Para ello hemos organizado el proceso en cuatro etapas importantes:
1. Estudios Preliminares: Escuchar, entender, proyectar
Todo comienza con el contacto inicial. El cliente se acerca con sus ideas, el terreno que ha adquirido o la intención de ampliar una construcción existente. En esta etapa, que llamamos Estudios Preliminares, recopilamos toda la información relevante:
- Normativas municipales, provinciales y nacionales
- Condiciones del terreno o edificación existente
- Requisitos legales y técnicos
- Expectativas del cliente
Este análisis nos brinda un primer abordaje a lo que serán las bases del Anteproyecto
2. Anteproyecto: La etapa creativa

Una vez establecidas las condiciones, pasamos al Anteproyecto, donde la imaginación y el diseño toman protagonismo.
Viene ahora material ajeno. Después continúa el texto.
## config.mk

```make
export PLATFORM = sky130hd
export DESIGN_NAME = autocorrelation_all_lags
export DESIGN_NICKNAME = d
export VERILOG_FILES = /design/src/hdl/acl_pkg.sv /design/src/hdl/acl_div.sv /design/src/hdl/autocorrelation_all_lags.sv
export SDC_FILE = /design/constraint.sdc
export NUM_CORES = 2
export LEC_CHECK = 0
export ABC_AREA = 1
export BUFFER_PORTS_ARGS = -buffer_cell sky130_fd_sc_hd__buf_2
export CELL_PAD_IN_SITES_DETAIL_PLACEMENT = 1
export CELL_PAD_IN_SITES_GLOBAL_PLACEMENT = 1
export CORE_MARGIN = 2
export CORE_UTILIZATION = 35
export CTS_BUF_LIST = sky130_fd_sc_hd__clkbuf_4 sky130_fd_sc_hd__clkbuf_8 sky130_fd_sc_hd__clkbuf_16
export DETAILED_ROUTE_END_ITERATION = 16
export PLACE_DENSITY_LB_ADDON = 0.1
export SKIP_CTS_REPAIR_TIMING = 1
export SKIP_LAST_GASP = 1
export SLEW_MARGIN = 20
export SYNTH_ARGS = -nofsm -noshare
export SYNTH_HDL_FRONTEND = slang
export SYNTH_SLANG_ARGS = --single-unit
```

## constraint.sdc

```tcl
create_clock -name clk_i -period 5.55 [get_ports clk_i]
set_input_delay 0.2775 -clock clk_i [delete_from_list [all_inputs] [get_ports clk_i]]
set_output_delay 0.2775 -clock clk_i [all_outputs]
set_load 0.05 [all_outputs]
```
==> src/upe_encoder.sv <==
// Combinational encoder: classes one byte and selects the output byte at a given position.
`timescale 1ns / 1ps

module upe_encoder (
   input  logic [7:0]                            in_byte,
   input  logic                                  double_encode,
   input  logic                                  legacy_mode,
   input  logic [upe_pkg::BEAT_COUNT_WIDTH-1:0]  position,
   output upe_pkg::upe_beat_type                 beat
);
   import upe_pkg::*;

   logic                        plain;
   logic                        sub_delim;
   logic [BEAT_COUNT_WIDTH-1:0] length;
   logic [7:0]                  hex_hi;
   logic [7:0]                  hex_lo;

   assign plain     = is_unreserved(in_byte);
   assign sub_delim = is_sub_delim(in_byte);
   assign hex_hi    = hex_digit(in_byte[7:4]);
   assign hex_lo    = hex_digit(in_byte[3:0]);

   // Length of the encoded form. In double mode a byte escaped by the legacy
   // pass gets its percent sign escaped again, and a sub-delimiter is escaped
   // once by the strict pass.
   always_comb begin
      if (plain) begin
         length = LEN_PLAIN;
      end else if (sub_delim) begin
         length = (legacy_mode && !double_encode) ? LEN_PLAIN : LEN_ESCAPE;
      end else begin
         length = double_encode ? LEN_DOUBLE : LEN_ESCAPE;
      end
   end

   // Pick the byte at the current position of "b", "%XX" or "%25XX".
   always_comb begin
      unique case (position)
         3'd0: beat.data = (length == LEN_PLAIN) ? in_byte : CHAR_PERCENT;
         3'd1: beat.data = (length == LEN_DOUBLE) ? CHAR_TWO : hex_hi;
         3'd2: beat.data = (length == LEN_DOUBLE) ? CHAR_FIVE : hex_lo;
         3'd3: beat.data = hex_hi;
         default: beat.data = hex_lo;
      endcase
      beat.last = (position == (length - LEN_PLAIN));
   end

endmodule
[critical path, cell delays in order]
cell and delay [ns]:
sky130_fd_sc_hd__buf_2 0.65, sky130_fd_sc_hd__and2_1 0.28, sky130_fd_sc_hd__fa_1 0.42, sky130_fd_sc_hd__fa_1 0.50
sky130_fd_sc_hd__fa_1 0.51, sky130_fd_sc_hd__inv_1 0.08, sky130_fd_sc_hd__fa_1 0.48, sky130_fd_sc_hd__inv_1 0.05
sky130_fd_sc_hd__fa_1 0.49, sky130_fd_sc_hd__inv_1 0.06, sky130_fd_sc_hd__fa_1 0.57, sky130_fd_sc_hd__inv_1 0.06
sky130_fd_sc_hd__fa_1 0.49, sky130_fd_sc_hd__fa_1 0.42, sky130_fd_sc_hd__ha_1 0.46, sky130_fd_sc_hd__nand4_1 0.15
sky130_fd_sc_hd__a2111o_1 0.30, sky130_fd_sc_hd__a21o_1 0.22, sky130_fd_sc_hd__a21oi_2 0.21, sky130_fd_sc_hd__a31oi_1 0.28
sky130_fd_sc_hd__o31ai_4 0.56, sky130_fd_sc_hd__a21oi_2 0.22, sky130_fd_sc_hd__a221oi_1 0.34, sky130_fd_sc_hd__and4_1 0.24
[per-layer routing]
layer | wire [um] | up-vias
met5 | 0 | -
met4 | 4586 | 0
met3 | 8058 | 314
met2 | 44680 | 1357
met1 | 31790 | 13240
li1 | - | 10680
<file path="config.mk">
export PLATFORM = sky130hd
export DESIGN_NAME = lru_writeback_tag_store
export DESIGN_NICKNAME = d
export VERILOG_FILES = /design/src/design/lwts_pkg.sv /design/src/design/lwts_ram.sv /design/src/design/lwts_ctrl.sv /design/src/design/lru_writeback_tag_store.sv
export SDC_FILE = /design/constraint.sdc
export NUM_CORES = 1
export LEC_CHECK = 0
export BUFFER_PORTS_ARGS = -buffer_cell sky130_fd_sc_hd__buf_2
export CAP_MARGIN = 20
export CELL_PAD_IN_SITES_DETAIL_PLACEMENT = 0
export CELL_PAD_IN_SITES_GLOBAL_PLACEMENT = 1
export CORE_MARGIN = 1.5
export CORE_UTILIZATION = 55
export CTS_BUF_LIST = sky130_fd_sc_hd__clkbuf_2
export DETAILED_ROUTE_END_ITERATION = 8
export GPL_TIMING_DRIVEN = 0
export HOLD_SLACK_MARGIN = 0.1
export PLACE_DENSITY = 0.81
export SLEW_MARGIN = 10
export SYNTH_ARGS = -nofsm -noshare
export SYNTH_HDL_FRONTEND = slang
export SYNTH_SLANG_ARGS = --single-unit
</file>
<file path="constraint.sdc">
create_clock -name clk -period 6.3 [get_ports clk]
set_input_delay 0.315 -clock clk [delete_from_list [all_inputs] [get_ports clk]]
set_output_delay 0.315 -clock clk [all_outputs]
set_load 0.1 [all_outputs]
</file>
Aquí trabajamos en conjunto con el cliente, explorando referencias visuales (imágenes en internet, revistas, obras existentes) para entender sus gustos, aspiraciones y estilo de vida.
Traducimos esas ideas en:
- Planos preliminares
- Modelados 3D
- Renders básicos
- Presupuesto estimado de la obra
Esta etapa suele extenderse durante algunos meses, y es clave para lograr una propuesta que refleje fielmente lo que el cliente desea, pero también lo que es viable y coherente con el entorno y la normativa.
3. Proyecto: Documentar para construir

Con el diseño definido, avanzamos hacia el Proyecto, donde se elabora toda la documentación técnica y legal necesaria para la aprobación municipal. Este proceso puede ser extenso, ya que requiere validación por parte de las entidades correspondientes.
Incluye:
- Planos Municipales (arquitectura, eléctrico, sanitario)
- Cálculos estructurales y verificación sísmica
- Documentación para permisos y habilitaciones
Una vez aprobado, el cliente está listo para comenzar la obra.
4. Construcción: De los planos a la realidad

La última etapa es la Construcción. Se designa un Director Técnico, responsable de supervisar la obra, y se contrata una cuadrilla de trabajo. A medida que avanza el proceso, se van firmando los permisos correspondientes en cada etapa constructiva.
Durante esta fase, seguimos acompañando al cliente, asegurando que cada decisión respete el espíritu del proyecto y cumpla con los estándares técnicos y legales.
Un camino compartido
Cada proyecto es único, pero todos comparten algo en común: el compromiso de transformar una idea en espacio habitable. En nuestro estudio, creemos que la arquitectura no es solo construir, sino interpretar sueños, resolver necesidades y crear valor.